MongoDB $stdDevSamp

In MongoDB, the $stdDevSamp aggregation pipeline operator calculates the sample standard deviation of the input values.

The input values can be from a group of documents (i.e. documents that are grouped by the same key), or they can be multiple fields within a single document.

$stdDevSamp is similar to $stdDevPop. The difference is that $stdDevSamp calculates the sample standard deviation, whereas $stdDevPop calculates the population standard deviation.

Therefore, use $stdDevSamp if your values encompass a sample of a population of data from which to generalise about the population. If the values represent the entire population of data or you do not wish to generalise about a larger population, use $stdDevPop instead.

Syntax

The $stdDevSamp operator supports two syntaxes.

Syntax 1:

{ $stdDevSamp: <expression> }

Syntax 2:

{ $stdDevSamp: [ <expression1>, <expression2> ... ]  }

The first syntax accepts one argument and the second syntax accepts multiple arguments.

When used in the $group stage, you can only use the first syntax.
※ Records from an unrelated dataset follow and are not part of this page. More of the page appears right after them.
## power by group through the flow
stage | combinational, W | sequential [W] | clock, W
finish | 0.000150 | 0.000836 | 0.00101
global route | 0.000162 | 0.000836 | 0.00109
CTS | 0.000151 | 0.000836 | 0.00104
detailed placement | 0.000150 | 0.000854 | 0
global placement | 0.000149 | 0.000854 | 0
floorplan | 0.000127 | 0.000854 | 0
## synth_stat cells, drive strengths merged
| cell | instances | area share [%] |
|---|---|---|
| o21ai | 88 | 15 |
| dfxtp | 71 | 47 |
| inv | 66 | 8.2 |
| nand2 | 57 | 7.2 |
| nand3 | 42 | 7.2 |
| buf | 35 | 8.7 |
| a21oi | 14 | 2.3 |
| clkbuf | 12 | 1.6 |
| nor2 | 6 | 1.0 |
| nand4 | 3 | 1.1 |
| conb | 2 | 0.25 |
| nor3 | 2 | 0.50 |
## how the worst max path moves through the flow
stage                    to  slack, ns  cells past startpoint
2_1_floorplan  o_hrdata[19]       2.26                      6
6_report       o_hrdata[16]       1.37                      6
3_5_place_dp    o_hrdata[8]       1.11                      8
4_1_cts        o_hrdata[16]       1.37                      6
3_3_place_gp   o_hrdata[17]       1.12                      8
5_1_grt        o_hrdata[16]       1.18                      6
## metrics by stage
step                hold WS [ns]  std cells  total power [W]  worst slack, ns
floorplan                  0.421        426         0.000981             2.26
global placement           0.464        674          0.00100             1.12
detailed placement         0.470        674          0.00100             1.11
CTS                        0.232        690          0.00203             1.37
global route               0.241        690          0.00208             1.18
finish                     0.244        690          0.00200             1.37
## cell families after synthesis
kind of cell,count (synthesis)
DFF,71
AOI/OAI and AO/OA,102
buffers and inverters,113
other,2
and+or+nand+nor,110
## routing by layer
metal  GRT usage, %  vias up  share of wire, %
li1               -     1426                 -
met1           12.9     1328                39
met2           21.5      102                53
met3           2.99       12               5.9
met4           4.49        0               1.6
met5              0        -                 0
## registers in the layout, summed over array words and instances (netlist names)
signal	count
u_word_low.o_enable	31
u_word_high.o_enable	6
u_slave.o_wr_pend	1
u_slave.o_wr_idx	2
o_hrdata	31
<file path="src/core/order_defs.svh">
`ifndef ORDER_DEFS_SVH
`define ORDER_DEFS_SVH

// bus command codes as carried on the parallel bus
`define CMD_IO_RD 4'h2
`define CMD_IO_WR 4'h3
`define CMD_MEM_RD 4'h6
`define CMD_MEM_WR 4'h7
`define CMD_CFG_RD 4'hA
`define CMD_CFG_WR 4'hB
`define CMD_MEM_RD_MULT 4'hC
`define CMD_MEM_RD_LINE 4'hE
`define CMD_MEM_WRI 4'hF

// queue sizes, per direction
`define PW_DEPTH 4
`define PW_CNT_W 3
`define DTQ_DEPTH 4
`define DTQ_IDX_W 2

// field widths
`define ADDR_W 32
`define DATA_W 32
`define BE_W 4
`define CMD_W 4

`endif

</file>
<file path="src/core/order_pkg.sv">
package order_pkg;
  `include "order_defs.svh"

  typedef struct packed {
    logic [`CMD_W-1:0] cmd;
    logic [`ADDR_W-1:0] addr;
    logic [`BE_W-1:0] be;
    logic [`DATA_W-1:0] data;
  } txn_s;

  typedef enum logic [2:0] {
    RSP_ACCEPT = 3'b001,
    RSP_RETRY = 3'b010,
    RSP_DONE = 3'b100
  } rsp_e;

  typedef struct packed {
    logic valid;
    rsp_e kind;
    logic abort;
    logic [`DATA_W-1:0] data;
  } rsp_s;

  typedef struct packed {
    logic abort;
    logic [`DATA_W-1:0] data;
  } cpl_s;

  typedef enum logic [3:0] {
    ENT_FREE = 4'b0001,
    ENT_WAIT = 4'b0010,
    ENT_BUSY = 4'b0100,
    ENT_DONE = 4'b1000
  } ent_e;

  typedef struct packed {
    ent_e st;
    logic is_rd;
    logic [`PW_CNT_W-1:0] ahead;
    txn_s txn;
    cpl_s cpl;
  } ent_s;
endpackage

</file>
<file path="src/core/bridge_order.sv">
// What this block does
// - memory write and write-invalidate are posted: buffered, done at source first
// - io and config writes get retry and enter the delayed queue
// - delayed write finishes on target bus before initiator sees completion
// - target response of a delayed write is buffered for the initiator side
// - all reads get retry and enter the delayed queue
// - returned read data is buffered and handed to the initiator
// - separate writes are never combined into one
// - byte lanes of separate masked writes are never merged
// - repeated writes to one address are never collapsed
// - ordering position is fixed only on a non-retry termination
// - retried delayed requests may complete in any mutual order
// - opposite directions are independent and run concurrently
// - posted write acceptance never waits on a non-posted master cycle
// - posted writes are accepted whatever the delayed queue state
// - posted writes leave in arrival order
// - delayed read waits for earlier same-direction posted writes
// - read completion waits for earlier posted writes in its direction
// - delayed write waits for earlier same-direction posted writes
// - fair arbiter between posted queue and delayed queue
// - delayed requests and completions pass freely; write completions pass posted
`timescale 1ns/1ps
`include "order_defs.svh"
module bridge_order #(
  parameter int PW_DEPTH = `PW_DEPTH,
  parameter int DTQ_DEPTH = `DTQ_DEPTH
) (
  // clock and reset
  input wire logic clk_sys,
  input wire logic arst_n,
  // bridge as target, index 0 primary, 1 secondary
  input wire logic [1:0] tgt_req_valid,
  input order_pkg::txn_s [1:0] tgt_req,
  output order_pkg::rsp_s [1:0] tgt_rsp,
  // bridge as master, same indexing
  output logic [1:0] mst_req_valid,
  output order_pkg::txn_s [1:0] mst_req,
  input wire logic [1:0] mst_req_ready,
  input wire logic [1:0] mst_done,
  input order_pkg::cpl_s [1:0] mst_cpl
);
  import order_pkg::*;

  localparam int TXN_W = $bits(txn_s);

  // cross-direction views, direction d starts on bus d
  logic pw_pop [2];
  logic [`PW_CNT_W-1:0] pw_cnt [2];
  logic sk_valid [2];
  txn_s sk_out [2];
  rsp_s rsp_q [2];

  // direction 0 targets the secondary bus, direction 1 the primary
  assign mst_req_valid = {sk_valid[0], sk_valid[1]};
  assign mst_req = {sk_out[0], sk_out[1]};
  assign tgt_rsp = {rsp_q[1], rsp_q[0]};

  function automatic logic is_posted(input logic [`CMD_W-1:0] cmd);
    return (cmd == `CMD_MEM_WR) || (cmd == `CMD_MEM_WRI);
  endfunction

  function automatic logic is_dly_wr(input logic [`CMD_W-1:0] cmd);
    return (cmd == `CMD_IO_WR) || (cmd == `CMD_CFG_WR);
  endfunction

  // both directions are identical and share nothing but posted queue occupancy counts and pop strobes
  for (genvar d = 0; d < 2; d++) begin : g_dir
    localparam int TB = 1 - d;

    typedef struct packed {
      ent_s [DTQ_DEPTH-1:0] ent;
      rsp_s rsp;
      logic busy;
      logic posted;
      logic [`DTQ_IDX_W-1:0] slot;
      logic pref_dly;
    } st_s;

    st_s st_reg, st_next;
    logic pw_push, pw_in_ready, pw_out_valid;
    txn_s pw_head;
    logic sk_push, sk_in_ready;
    txn_s sk_data;

    // posted write leaves its queue only once the target bus has finished it
    assign pw_pop[d] = st_reg.busy && st_reg.posted && mst_done[TB];
    assign rsp_q[d] = st_reg.rsp;

    pw_fifo #(
      .W(TXN_W),
      .DEPTH(PW_DEPTH),
      .CNT_W(`PW_CNT_W)
    ) u_pw (
      .clk_sys(clk_sys),
      .arst_n(arst_n),
      .in_valid(pw_push),
      .in_ready(pw_in_ready),
      .in_data(tgt_req[d]),
      .out_valid(pw_out_valid),
      .out_ready(pw_pop[d]),
      .out_data(pw_head),
      .count(pw_cnt[d])
    );

    skid_buf #(
      .W(TXN_W)
    ) u_skid (
      .clk_sys(clk_sys),
      .arst_n(arst_n),
      .in_valid(sk_push),
      .in_ready(sk_in_ready),
      .in_data(sk_data),
      .out_valid(sk_valid[d]),
      .out_ready(mst_req_ready[TB]),
      .out_data(sk_out[d])
    );

    always_comb begin
      logic hit, has_free, dly_ok, gnt_dly, gnt_pw;
      logic [`DTQ_IDX_W-1:0] hit_i, free_i, dly_i;
      st_next = st_reg;
      hit = 1'b0;
      has_free = 1'b0;
      dly_ok = 1'b0;
      gnt_dly = 1'b0;
      gnt_pw = 1'b0;
      hit_i = '0;
      free_i = '0;
      dly_i = '0;
      pw_push = 1'b0;
      sk_push = 1'b0;
      sk_data = pw_head;
      st_next.rsp.valid = 1'b0;
      st_next.rsp.kind = RSP_RETRY;
      st_next.rsp.abort = 1'b0;
      st_next.rsp.data = '0;

      // count down earlier posted writes still ahead of each entry
      for (int i = 0; i < DTQ_DEPTH; i++) begin
        if (st_reg.ent[i].st == ENT_WAIT && pw_pop[d] && st_reg.ent[i].ahead != '0) begin
          st_next.ent[i].ahead = st_reg.ent[i].ahead - 1'b1;
        end
        if (st_reg.ent[i].st == ENT_DONE && pw_pop[TB] && st_reg.ent[i].ahead != '0) begin
          st_next.ent[i].ahead = st_reg.ent[i].ahead - 1'b1;
        end
      end

      // answer from the target bus for the cycle in flight
      if (st_reg.busy && mst_done[TB]) begin
        st_next.busy = 1'b0;
        if (!st_reg.posted) begin
          st_next.ent[st_reg.slot].st = ENT_DONE;
          st_next.ent[st_reg.slot].cpl = mst_cpl[TB];
          // read data must trail posted writes heading the same way
          if (st_reg.ent[st_reg.slot].is_rd) begin
            st_next.ent[st_reg.slot].ahead = pw_cnt[TB] - `PW_CNT_W'(pw_pop[TB]);
          end else begin
            st_next.ent[st_reg.slot].ahead = '0;
          end
        end
      end

      // request from the initiator bus
      if (tgt_req_valid[d]) begin
        st_next.rsp.valid = 1'b1;
        if (is_posted(tgt_req[d].cmd)) begin
          // only queue space matters, never delayed progress
          if (pw_in_ready) begin
            pw_push = 1'b1;
            st_next.rsp.kind = RSP_ACCEPT;
          end
        end else begin
          for (int i = DTQ_DEPTH - 1; i >= 0; i--) begin
            if (st_reg.ent[i].st != ENT_FREE &&
                st_reg.ent[i].txn.cmd == tgt_req[d].cmd &&
                st_reg.ent[i].txn.addr == tgt_req[d].addr &&
                st_reg.ent[i].txn.be == tgt_req[d].be) begin
              hit = 1'b1;
              hit_i = `DTQ_IDX_W'(i);
            end
            if (st_reg.ent[i].st == ENT_FREE) begin
              has_free = 1'b1;
              free_i = `DTQ_IDX_W'(i);
            end
          end
          if (hit) begin
            if (st_reg.ent[hit_i].st == ENT_DONE && st_reg.ent[hit_i].ahead == '0) begin
              // only this termination fixes the ordering slot
              st_next.rsp.kind = RSP_DONE;
              st_next.rsp.abort = st_reg.ent[hit_i].cpl.abort;
              st_next.rsp.data = st_reg.ent[hit_i].cpl.data;
              st_next.ent[hit_i].st = ENT_FREE;
            end
          end else if (has_free) begin
            st_next.ent[free_i].st = ENT_WAIT;
            st_next.ent[free_i].txn = tgt_req[d];
            st_next.ent[free_i].is_rd = !is_dly_wr(tgt_req[d].cmd);
            st_next.ent[free_i].ahead = pw_cnt[d] - `PW_CNT_W'(pw_pop[d]);
            st_next.ent[free_i].cpl = '0;
          end
        end
      end

      // pick the next target bus cycle, one in flight at a time
      if (!st_reg.busy && sk_in_ready) begin
        // lowest free-to-go entry wins; delayed entries need no mutual order
        for (int i = DTQ_DEPTH - 1; i >= 0; i--) begin
          if (st_reg.ent[i].st == ENT_WAIT && st_reg.ent[i].ahead == '0) begin
            dly_ok = 1'b1;
            dly_i = `DTQ_IDX_W'(i);
          end
        end
        gnt_dly = dly_ok && (!pw_out_valid || st_reg.pref_dly);
        gnt_pw = pw_out_valid && !gnt_dly;
        if (gnt_pw) begin
          sk_push = 1'b1;
          sk_data = pw_head;
          st_next.busy = 1'b1;
          st_next.posted = 1'b1;
          st_next.pref_dly = 1'b1;
        end else if (gnt_dly) begin
          sk_push = 1'b1;
          sk_data = st_reg.ent[dly_i].txn;
          st_next.busy = 1'b1;
          st_next.posted = 1'b0;
          st_next.slot = dly_i;
          st_next.pref_dly = 1'b0;
          st_next.ent[dly_i].st = ENT_BUSY;
        end
      end
    end

    always_ff @(posedge clk_sys or negedge arst_n) begin
      if (!arst_n) begin
        st_reg <= '0;
        st_reg.rsp.kind <= RSP_RETRY;
        for (int i = 0; i < DTQ_DEPTH; i++) begin
          st_reg.ent[i].st <= ENT_FREE;
        end
      end else begin
        st_reg <= st_next;
      end
    end
  end
endmodule // bridge_order

</file>
<file path="src/core/pw_fifo.sv">
`timescale 1ns/1ps
module pw_fifo #(
  parameter int W = 8,
  parameter int DEPTH = 4,
  parameter int CNT_W = 3
) (
  // clock and reset
  input wire logic clk_sys,
  input wire logic arst_n,
  // fill side
  input wire logic in_valid,
  output logic in_ready,
  input wire logic [W-1:0] in_data,
  // drain side
  output logic out_valid,
  input wire logic out_ready,
  output logic [W-1:0] out_data,
  output logic [CNT_W-1:0] count
);
  typedef struct packed {
    logic [DEPTH-1:0][W-1:0] mem;
    logic [CNT_W-1:0] wp;
    logic [CNT_W-1:0] rp;
    logic [CNT_W-1:0] cnt;
  } st_s;

  st_s st_reg, st_next;
  logic push, pop;

  assign in_ready = st_reg.cnt != CNT_W'(DEPTH);
  assign out_valid = st_reg.cnt != '0;
  assign out_data = st_reg.mem[st_reg.rp];
  assign count = st_reg.cnt;
  assign push = in_valid && in_ready;
  assign pop = out_valid && out_ready;

  // one entry per transaction, entries are never merged
  always_comb begin
    st_next = st_reg;
    if (push) begin
      st_next.mem[st_reg.wp] = in_data;
      st_next.wp = (st_reg.wp == CNT_W'(DEPTH - 1)) ? '0 : st_reg.wp + 1'b1;
    end
    if (pop) begin
      st_next.rp = (st_reg.rp == CNT_W'(DEPTH - 1)) ? '0 : st_reg.rp + 1'b1;
    end
    if (push && !pop) begin
      st_next.cnt = st_reg.cnt + 1'b1;
    end else if (pop && !push) begin
      st_next.cnt = st_reg.cnt - 1'b1;
    end
  end

  always_ff @(posedge clk_sys or negedge arst_n) begin
    if (!arst_n) begin
      st_reg <= '0;
    end else begin
      st_reg <= st_next;
    end
  end
endmodule // pw_fifo

</file>
<file path="src/core/skid_buf.sv">
`timescale 1ns/1ps
module skid_buf #(
  parameter int W = 8
) (
  // clock and reset
  input wire logic clk_sys,
  input wire logic arst_n,
  // fill side
  input wire logic in_valid,
  output logic in_ready,
  input wire logic [W-1:0] in_data,
  // drain side
  output logic out_valid,
  input wire logic out_ready,
  output logic [W-1:0] out_data
);
  typedef struct packed {
    logic mv;
    logic [W-1:0] md;
    logic sv;
    logic [W-1:0] sd;
  } st_s;

  st_s st_reg, st_next;

  // ready comes from a flop so the source never sees a combinational path
  assign in_ready = !st_reg.sv;
  assign out_valid = st_reg.mv;
  assign out_data = st_reg.md;

  always_comb begin
    st_next = st_reg;
    if (st_reg.mv && out_ready) begin
      if (st_reg.sv) begin
        st_next.md = st_reg.sd;
        st_next.sv = 1'b0;
      end else begin
        st_next.mv = 1'b0;
      end
    end
    if (in_valid && !st_reg.sv) begin
      if (!st_next.mv) begin
        st_next.mv = 1'b1;
        st_next.md = in_data;
      end else begin
        st_next.sv = 1'b1;
        st_next.sd = in_data;
      end
    end
  end

  always_ff @(posedge clk_sys or negedge arst_n) begin
    if (!arst_n) begin
      st_reg <= '0;
    end else begin
      st_reg <= st_next;
    end
  end
endmodule // skid_buf

</file>
<file path="config.mk">
export PLATFORM = sky130hd
export DESIGN_NAME = pwm_event_time_base
export DESIGN_NICKNAME = d
export VERILOG_FILES = /design/src/pkg/pwm_evt_pkg.sv /design/src/verilog/pwm_event_time_base.sv
export SDC_FILE = /design/constraint.sdc
export NUM_CORES = 1
export LEC_CHECK = 0
export ABC_CLOCK_PERIOD_IN_PS = 1800
export BUFFER_PORTS_ARGS = -buffer_cell sky130_fd_sc_hd__buf_4
export CAP_MARGIN = 20
export CORE_MARGIN = 2
export CORE_UTILIZATION = 35
export DETAILED_ROUTE_END_ITERATION = 16
export RECOVER_POWER = 50
export SYNTH_ARGS = -nofsm -noshare
export SYNTH_HDL_FRONTEND = slang
export SYNTH_SLANG_ARGS = --single-unit
</file>
<file path="constraint.sdc">
create_clock -name MCLK_I -period 1.8 [get_ports MCLK_I]
set_input_delay 0.18 -clock MCLK_I [delete_from_list [all_inputs] [get_ports MCLK_I]]
set_output_delay 0.18 -clock MCLK_I [all_outputs]
set_load 0.01 [all_outputs]
</file>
In this case, $stdDevSamp returns the sample standard deviation of the specified expression for a group of documents that share the same group by key.

Examples of Syntax 1 (Single Argument)

Here are a couple of examples that use syntax 1.

Grouped Documents

This example uses $stdDevSamp in conjunction with $group to return the sample standard deviation across a group of documents that are grouped by key.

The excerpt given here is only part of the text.